▸ **WORK TASK**: Start at the line below containing "met3: 835 µm" and stop at the line containing "area: 7510 µm²". Repeat every line of that stretch exactly, and nothing outside it.

------ ENTRIES PROVIDED ------

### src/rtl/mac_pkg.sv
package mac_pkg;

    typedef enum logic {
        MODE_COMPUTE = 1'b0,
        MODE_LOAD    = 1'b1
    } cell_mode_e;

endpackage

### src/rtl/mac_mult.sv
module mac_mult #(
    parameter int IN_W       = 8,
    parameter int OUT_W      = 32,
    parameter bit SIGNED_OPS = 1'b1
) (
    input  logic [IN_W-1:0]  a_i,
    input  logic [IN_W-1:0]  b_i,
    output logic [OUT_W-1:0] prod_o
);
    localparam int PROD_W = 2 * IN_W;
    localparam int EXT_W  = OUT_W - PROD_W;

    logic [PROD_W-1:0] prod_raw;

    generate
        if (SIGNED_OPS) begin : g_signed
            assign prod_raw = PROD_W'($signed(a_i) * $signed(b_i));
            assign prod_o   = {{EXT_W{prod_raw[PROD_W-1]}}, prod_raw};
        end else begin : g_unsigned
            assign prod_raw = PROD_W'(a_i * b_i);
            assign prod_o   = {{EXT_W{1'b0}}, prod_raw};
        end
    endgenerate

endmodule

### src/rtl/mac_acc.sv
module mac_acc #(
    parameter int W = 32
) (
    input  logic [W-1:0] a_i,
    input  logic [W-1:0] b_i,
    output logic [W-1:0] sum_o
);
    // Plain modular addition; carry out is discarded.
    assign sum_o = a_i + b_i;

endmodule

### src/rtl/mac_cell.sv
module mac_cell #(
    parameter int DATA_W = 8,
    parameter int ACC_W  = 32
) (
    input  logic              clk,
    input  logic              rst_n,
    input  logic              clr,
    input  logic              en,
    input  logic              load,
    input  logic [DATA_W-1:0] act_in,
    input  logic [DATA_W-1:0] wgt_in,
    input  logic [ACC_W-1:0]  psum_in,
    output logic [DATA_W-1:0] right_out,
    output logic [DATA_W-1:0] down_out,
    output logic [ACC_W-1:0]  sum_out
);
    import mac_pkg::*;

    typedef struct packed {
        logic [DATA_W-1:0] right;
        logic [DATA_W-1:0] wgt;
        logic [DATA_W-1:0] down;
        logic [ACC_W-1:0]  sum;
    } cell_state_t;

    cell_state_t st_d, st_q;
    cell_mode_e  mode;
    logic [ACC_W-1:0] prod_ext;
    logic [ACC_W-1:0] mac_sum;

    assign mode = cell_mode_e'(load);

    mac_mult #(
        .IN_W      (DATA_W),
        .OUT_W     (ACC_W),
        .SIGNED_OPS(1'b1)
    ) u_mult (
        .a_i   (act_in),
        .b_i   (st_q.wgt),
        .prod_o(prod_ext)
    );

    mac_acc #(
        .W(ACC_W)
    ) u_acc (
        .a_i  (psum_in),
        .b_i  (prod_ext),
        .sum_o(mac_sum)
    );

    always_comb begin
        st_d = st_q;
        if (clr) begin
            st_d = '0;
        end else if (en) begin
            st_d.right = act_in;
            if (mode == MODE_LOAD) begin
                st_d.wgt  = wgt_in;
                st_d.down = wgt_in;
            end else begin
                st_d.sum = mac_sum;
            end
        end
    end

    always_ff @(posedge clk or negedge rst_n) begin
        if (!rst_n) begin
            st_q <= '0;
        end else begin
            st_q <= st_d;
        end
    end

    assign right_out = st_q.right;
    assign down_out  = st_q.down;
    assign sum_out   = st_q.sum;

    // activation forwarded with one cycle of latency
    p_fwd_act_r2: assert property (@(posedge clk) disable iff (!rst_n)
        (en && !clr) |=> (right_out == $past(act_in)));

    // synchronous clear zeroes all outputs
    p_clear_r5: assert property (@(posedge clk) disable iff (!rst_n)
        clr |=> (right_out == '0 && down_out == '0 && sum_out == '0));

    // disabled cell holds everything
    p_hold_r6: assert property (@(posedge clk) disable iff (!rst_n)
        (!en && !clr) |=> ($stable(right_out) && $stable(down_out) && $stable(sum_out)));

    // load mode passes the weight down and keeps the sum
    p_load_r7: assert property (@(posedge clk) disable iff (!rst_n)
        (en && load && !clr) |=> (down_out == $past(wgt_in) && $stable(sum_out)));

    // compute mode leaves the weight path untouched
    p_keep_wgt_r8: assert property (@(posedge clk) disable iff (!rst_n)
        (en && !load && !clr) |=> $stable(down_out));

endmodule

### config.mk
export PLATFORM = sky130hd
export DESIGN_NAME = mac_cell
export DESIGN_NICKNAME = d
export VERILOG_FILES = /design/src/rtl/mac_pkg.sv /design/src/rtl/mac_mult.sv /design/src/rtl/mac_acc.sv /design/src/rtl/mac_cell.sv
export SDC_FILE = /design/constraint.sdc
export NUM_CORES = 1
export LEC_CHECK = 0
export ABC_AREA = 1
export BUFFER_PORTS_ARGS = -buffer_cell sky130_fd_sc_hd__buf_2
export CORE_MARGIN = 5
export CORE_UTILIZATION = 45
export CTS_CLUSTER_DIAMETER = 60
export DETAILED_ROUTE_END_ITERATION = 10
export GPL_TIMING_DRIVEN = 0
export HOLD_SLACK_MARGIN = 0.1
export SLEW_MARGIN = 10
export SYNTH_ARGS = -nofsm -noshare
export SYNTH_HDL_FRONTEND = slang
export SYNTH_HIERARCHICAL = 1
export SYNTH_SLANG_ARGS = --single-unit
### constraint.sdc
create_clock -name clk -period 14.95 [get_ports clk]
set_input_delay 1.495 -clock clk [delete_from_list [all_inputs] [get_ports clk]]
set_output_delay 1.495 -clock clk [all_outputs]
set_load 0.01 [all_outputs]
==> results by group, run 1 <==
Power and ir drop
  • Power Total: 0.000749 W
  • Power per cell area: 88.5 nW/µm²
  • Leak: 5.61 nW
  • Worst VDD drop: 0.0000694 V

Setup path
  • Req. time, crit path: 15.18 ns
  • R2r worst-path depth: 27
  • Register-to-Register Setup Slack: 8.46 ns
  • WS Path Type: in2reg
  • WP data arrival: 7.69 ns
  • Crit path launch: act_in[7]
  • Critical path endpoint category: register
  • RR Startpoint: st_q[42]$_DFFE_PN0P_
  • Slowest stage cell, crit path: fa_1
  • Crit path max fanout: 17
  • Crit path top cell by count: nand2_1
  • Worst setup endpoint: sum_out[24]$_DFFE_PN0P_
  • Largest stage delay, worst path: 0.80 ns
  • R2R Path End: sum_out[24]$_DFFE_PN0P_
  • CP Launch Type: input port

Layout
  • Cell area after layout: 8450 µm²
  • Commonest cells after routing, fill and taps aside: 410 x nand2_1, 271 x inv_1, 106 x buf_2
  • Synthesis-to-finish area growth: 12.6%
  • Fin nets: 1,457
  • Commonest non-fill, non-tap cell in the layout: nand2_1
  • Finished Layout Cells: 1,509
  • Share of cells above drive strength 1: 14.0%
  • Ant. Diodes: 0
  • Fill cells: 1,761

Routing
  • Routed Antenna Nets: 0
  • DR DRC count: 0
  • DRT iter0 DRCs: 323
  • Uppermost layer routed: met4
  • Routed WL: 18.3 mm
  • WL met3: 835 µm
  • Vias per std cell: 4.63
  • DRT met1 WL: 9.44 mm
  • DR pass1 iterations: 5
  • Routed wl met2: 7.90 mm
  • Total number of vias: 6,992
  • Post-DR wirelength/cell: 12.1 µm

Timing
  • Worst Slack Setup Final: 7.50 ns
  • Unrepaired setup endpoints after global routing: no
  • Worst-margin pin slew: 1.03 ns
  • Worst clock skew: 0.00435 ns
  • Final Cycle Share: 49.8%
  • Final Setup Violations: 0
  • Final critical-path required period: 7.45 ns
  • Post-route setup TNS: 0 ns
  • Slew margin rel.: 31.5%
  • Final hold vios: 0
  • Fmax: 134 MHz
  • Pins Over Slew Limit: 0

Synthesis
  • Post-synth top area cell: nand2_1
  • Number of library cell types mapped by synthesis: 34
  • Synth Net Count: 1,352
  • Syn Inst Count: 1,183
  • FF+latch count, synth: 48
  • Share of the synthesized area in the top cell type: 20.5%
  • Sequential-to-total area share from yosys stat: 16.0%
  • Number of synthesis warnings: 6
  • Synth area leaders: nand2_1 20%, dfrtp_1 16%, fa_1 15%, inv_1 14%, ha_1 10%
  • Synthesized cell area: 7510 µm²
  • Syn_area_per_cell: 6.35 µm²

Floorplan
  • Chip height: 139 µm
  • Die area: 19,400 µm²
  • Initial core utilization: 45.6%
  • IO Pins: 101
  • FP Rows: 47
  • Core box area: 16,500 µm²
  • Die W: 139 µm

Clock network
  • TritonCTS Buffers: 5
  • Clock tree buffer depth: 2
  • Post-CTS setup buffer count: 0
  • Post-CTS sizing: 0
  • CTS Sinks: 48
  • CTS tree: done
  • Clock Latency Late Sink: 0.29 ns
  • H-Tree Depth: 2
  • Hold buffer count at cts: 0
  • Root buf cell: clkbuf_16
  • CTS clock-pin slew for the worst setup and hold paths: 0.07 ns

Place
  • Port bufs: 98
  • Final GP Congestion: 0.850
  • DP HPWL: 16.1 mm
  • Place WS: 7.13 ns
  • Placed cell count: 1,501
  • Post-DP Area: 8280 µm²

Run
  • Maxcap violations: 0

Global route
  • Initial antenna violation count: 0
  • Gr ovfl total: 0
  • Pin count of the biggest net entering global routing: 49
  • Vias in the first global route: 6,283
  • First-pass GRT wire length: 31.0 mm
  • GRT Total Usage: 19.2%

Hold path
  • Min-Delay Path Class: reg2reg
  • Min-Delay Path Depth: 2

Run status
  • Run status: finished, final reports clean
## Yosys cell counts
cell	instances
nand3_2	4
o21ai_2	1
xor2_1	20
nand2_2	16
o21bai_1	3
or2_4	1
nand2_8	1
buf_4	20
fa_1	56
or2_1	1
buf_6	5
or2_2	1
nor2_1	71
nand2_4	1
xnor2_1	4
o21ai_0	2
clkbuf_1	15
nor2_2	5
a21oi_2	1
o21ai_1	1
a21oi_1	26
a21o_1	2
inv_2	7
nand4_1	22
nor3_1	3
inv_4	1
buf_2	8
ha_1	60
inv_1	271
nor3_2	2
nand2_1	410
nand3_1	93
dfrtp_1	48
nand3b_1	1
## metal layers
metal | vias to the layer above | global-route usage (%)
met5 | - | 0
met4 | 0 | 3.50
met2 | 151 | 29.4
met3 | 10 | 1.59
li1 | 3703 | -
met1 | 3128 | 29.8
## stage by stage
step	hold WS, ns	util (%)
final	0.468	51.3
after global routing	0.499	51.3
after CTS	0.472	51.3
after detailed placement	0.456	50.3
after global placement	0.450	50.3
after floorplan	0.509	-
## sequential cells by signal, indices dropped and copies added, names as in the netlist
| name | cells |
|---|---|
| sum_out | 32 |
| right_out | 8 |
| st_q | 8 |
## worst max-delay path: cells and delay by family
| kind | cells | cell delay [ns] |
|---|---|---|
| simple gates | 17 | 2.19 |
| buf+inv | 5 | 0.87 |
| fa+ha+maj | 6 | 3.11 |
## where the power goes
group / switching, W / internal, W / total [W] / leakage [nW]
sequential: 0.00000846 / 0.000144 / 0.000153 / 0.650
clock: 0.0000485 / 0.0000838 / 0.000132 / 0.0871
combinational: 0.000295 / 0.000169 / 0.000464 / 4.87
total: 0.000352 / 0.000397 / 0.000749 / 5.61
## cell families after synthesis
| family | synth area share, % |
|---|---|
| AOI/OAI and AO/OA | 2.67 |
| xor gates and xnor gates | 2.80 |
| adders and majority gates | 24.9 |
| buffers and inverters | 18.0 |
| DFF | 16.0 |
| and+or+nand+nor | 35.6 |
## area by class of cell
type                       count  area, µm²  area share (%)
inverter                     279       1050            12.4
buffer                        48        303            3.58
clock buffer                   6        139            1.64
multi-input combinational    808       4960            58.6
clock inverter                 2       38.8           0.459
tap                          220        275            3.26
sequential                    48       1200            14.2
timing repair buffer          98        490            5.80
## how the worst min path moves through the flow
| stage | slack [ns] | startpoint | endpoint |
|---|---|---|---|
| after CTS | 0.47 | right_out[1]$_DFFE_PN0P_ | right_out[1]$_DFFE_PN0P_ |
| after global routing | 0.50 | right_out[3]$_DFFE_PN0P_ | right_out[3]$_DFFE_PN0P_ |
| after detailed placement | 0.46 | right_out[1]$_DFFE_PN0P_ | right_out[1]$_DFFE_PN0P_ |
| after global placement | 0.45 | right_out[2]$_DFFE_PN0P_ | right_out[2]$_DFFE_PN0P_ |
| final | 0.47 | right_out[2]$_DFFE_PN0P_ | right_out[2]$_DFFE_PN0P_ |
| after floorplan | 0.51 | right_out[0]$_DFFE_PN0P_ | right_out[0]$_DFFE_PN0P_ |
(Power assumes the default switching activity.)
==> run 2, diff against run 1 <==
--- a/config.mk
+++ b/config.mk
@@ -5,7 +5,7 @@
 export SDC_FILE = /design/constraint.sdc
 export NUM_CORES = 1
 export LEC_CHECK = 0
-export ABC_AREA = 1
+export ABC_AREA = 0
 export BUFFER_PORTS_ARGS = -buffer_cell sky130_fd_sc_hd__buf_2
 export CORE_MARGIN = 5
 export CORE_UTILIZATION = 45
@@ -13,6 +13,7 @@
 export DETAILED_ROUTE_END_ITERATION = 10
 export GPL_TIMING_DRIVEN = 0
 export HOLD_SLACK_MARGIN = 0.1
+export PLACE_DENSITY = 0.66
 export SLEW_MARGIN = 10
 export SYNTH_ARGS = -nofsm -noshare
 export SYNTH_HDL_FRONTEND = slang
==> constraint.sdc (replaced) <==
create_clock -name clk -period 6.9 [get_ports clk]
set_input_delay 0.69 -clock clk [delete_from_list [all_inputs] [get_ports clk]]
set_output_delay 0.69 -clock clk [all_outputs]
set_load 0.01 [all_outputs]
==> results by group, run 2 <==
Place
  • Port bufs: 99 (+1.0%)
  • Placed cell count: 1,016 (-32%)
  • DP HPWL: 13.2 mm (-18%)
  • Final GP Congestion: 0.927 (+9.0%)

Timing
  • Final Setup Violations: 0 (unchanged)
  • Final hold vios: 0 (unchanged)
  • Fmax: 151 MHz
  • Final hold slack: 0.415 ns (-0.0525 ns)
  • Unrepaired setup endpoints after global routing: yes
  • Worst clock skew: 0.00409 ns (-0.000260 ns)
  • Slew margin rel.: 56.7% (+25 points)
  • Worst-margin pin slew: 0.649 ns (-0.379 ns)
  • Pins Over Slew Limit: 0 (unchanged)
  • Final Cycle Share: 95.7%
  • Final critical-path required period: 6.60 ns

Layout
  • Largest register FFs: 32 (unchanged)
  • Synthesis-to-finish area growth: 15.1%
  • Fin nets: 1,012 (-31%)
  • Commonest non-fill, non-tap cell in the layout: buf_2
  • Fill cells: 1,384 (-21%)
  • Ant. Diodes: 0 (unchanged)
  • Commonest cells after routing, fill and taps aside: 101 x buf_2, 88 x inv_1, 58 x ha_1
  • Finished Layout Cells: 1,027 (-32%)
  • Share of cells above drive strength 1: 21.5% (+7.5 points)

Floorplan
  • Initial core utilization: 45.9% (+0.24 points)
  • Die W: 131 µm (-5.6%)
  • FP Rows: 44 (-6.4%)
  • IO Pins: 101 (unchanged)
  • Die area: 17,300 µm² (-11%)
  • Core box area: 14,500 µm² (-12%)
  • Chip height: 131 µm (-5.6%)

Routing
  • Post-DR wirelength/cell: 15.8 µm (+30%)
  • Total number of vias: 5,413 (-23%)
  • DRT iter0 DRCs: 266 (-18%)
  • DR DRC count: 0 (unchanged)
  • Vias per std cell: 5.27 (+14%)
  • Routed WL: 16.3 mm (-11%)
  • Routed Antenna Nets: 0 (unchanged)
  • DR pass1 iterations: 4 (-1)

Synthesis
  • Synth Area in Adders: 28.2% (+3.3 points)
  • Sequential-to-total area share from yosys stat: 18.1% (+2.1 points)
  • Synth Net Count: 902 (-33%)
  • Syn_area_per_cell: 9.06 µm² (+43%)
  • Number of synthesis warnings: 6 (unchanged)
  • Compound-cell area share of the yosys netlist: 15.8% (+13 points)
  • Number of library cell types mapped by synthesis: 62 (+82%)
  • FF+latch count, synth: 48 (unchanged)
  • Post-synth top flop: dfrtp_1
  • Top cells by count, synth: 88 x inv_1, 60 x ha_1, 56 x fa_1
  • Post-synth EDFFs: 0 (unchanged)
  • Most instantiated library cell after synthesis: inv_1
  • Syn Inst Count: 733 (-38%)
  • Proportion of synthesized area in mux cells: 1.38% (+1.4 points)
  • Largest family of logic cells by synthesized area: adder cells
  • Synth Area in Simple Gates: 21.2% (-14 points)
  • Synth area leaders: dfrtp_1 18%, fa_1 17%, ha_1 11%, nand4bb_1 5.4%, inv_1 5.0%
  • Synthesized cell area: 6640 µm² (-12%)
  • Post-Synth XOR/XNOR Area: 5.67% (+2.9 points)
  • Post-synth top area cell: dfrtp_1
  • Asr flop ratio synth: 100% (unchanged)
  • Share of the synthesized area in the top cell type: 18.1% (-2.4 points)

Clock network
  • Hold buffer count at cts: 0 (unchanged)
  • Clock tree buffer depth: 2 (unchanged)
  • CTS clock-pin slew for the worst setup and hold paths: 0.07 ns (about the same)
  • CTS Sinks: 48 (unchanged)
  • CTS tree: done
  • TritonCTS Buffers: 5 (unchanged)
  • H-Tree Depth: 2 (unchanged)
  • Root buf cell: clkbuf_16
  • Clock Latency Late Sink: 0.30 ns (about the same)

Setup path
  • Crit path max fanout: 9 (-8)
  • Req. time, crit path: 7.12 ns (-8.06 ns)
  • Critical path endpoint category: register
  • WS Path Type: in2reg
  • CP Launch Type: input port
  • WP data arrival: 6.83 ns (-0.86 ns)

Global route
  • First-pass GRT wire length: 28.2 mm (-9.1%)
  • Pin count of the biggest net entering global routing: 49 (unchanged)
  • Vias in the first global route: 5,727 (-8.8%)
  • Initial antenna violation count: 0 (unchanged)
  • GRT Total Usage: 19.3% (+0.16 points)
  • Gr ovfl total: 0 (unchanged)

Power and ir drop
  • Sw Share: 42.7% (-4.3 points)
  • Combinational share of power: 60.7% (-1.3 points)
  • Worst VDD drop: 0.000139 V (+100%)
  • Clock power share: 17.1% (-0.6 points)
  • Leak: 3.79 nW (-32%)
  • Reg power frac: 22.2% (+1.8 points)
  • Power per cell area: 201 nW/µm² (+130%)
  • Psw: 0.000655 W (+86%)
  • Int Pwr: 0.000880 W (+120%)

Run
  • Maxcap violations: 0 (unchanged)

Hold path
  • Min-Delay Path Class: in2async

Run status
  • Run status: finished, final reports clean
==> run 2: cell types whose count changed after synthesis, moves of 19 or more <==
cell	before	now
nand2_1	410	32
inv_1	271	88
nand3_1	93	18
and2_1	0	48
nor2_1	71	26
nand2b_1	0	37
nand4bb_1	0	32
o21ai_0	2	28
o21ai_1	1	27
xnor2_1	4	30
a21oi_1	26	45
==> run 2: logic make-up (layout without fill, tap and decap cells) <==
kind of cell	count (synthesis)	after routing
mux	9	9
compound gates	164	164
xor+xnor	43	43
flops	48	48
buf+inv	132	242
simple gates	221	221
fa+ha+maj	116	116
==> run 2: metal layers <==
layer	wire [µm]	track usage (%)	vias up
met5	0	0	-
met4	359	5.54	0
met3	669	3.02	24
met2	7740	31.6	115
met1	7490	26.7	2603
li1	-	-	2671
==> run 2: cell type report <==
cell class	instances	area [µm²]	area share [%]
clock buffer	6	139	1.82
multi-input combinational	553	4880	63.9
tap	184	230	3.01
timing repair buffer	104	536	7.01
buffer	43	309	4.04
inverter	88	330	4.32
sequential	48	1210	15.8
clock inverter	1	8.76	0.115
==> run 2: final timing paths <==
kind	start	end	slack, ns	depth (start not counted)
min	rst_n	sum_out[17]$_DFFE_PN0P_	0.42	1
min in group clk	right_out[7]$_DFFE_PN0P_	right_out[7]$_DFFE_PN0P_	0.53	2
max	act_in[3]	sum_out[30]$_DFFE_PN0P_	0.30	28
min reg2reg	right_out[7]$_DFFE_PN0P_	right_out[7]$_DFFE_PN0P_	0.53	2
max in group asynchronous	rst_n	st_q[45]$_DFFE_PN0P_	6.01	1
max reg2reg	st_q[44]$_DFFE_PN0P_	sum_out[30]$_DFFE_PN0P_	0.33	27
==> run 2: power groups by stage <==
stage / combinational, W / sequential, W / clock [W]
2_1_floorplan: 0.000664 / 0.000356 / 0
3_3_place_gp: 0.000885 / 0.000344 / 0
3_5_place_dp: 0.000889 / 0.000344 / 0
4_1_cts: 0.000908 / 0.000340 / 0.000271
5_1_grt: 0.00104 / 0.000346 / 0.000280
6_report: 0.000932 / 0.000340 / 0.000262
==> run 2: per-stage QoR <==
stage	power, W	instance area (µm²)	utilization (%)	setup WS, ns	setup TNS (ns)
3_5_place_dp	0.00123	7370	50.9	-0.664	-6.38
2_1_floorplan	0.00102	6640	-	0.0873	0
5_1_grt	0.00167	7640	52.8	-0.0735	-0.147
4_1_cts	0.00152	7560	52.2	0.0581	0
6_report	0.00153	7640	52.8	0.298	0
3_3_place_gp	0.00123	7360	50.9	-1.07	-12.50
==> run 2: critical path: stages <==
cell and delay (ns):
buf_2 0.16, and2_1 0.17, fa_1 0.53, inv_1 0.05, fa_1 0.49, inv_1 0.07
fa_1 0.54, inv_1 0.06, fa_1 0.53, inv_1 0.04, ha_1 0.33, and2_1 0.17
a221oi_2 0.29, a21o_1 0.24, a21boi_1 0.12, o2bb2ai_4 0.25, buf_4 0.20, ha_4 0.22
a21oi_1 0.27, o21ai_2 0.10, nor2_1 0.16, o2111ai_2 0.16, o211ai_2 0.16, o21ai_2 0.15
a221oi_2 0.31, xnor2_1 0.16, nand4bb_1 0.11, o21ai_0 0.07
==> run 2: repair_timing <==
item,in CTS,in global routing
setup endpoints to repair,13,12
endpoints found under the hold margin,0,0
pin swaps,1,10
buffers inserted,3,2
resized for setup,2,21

------
------ ENTRIES PROVIDED ------

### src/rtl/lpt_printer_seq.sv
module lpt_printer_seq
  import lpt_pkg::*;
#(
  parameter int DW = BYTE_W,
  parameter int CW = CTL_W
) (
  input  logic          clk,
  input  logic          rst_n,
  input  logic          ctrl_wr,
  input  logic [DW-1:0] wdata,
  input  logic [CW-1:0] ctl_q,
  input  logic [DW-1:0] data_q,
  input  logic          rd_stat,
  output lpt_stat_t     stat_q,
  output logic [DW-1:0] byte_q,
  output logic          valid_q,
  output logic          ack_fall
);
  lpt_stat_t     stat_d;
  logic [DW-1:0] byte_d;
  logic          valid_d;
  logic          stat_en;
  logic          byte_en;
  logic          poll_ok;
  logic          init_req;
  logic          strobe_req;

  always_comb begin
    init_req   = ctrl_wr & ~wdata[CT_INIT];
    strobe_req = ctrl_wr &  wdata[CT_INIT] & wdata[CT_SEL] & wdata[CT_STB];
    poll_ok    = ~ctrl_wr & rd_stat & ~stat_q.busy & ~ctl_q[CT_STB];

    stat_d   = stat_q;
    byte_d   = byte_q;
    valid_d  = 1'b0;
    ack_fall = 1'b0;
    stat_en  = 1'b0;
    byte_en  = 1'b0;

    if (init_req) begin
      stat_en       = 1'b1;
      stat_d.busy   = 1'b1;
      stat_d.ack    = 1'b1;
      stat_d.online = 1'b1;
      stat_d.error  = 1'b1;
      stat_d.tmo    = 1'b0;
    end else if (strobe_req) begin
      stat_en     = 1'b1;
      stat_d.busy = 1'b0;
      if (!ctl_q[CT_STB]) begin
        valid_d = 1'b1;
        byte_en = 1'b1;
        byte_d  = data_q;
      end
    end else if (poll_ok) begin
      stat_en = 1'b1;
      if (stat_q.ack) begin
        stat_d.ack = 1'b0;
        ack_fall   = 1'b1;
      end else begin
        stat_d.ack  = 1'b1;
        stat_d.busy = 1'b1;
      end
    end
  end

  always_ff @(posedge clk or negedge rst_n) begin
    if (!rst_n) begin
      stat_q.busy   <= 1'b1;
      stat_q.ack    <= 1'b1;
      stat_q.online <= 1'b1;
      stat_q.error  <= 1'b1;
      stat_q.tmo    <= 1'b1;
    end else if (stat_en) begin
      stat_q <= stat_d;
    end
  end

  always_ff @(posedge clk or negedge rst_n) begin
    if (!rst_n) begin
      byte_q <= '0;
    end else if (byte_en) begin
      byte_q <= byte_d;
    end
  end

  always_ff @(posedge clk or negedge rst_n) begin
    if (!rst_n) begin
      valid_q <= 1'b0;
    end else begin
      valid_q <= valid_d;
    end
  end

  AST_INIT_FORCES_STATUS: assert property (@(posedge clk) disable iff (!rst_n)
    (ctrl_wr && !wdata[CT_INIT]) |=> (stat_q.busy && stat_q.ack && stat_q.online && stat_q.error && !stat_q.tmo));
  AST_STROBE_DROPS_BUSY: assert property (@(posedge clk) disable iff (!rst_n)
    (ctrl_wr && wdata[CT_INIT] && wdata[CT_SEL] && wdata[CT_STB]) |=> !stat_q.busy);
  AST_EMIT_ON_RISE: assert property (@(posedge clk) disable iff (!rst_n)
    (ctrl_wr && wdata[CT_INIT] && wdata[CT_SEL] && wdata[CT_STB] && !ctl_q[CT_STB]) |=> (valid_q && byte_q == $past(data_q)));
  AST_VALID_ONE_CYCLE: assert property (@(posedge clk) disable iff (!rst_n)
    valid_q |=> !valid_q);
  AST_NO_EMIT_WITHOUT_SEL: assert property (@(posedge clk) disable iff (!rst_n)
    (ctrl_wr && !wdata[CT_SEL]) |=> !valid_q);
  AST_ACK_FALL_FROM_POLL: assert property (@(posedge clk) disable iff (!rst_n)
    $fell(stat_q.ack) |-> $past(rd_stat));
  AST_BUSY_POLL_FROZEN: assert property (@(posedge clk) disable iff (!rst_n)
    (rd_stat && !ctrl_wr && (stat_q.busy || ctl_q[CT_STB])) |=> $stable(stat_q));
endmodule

------

▸ **REPLY**:
  • WL met3: 835 µm
  • Vias per std cell: 4.63
  • DRT met1 WL: 9.44 mm
  • DR pass1 iterations: 5
  • Routed wl met2: 7.90 mm
  • Total number of vias: 6,992
  • Post-DR wirelength/cell: 12.1 µm

Timing
  • Worst Slack Setup Final: 7.50 ns
  • Unrepaired setup endpoints after global routing: no
  • Worst-margin pin slew: 1.03 ns
  • Worst clock skew: 0.00435 ns
  • Final Cycle Share: 49.8%
  • Final Setup Violations: 0
  • Final critical-path required period: 7.45 ns
  • Post-route setup TNS: 0 ns
  • Slew margin rel.: 31.5%
  • Final hold vios: 0
  • Fmax: 134 MHz
  • Pins Over Slew Limit: 0

Synthesis
  • Post-synth top area cell: nand2_1
  • Number of library cell types mapped by synthesis: 34
  • Synth Net Count: 1,352
  • Syn Inst Count: 1,183
  • FF+latch count, synth: 48
  • Share of the synthesized area in the top cell type: 20.5%
  • Sequential-to-total area share from yosys stat: 16.0%
  • Number of synthesis warnings: 6
  • Synth area leaders: nand2_1 20%, dfrtp_1 16%, fa_1 15%, inv_1 14%, ha_1 10%
  • Synthesized cell area: 7510 µm²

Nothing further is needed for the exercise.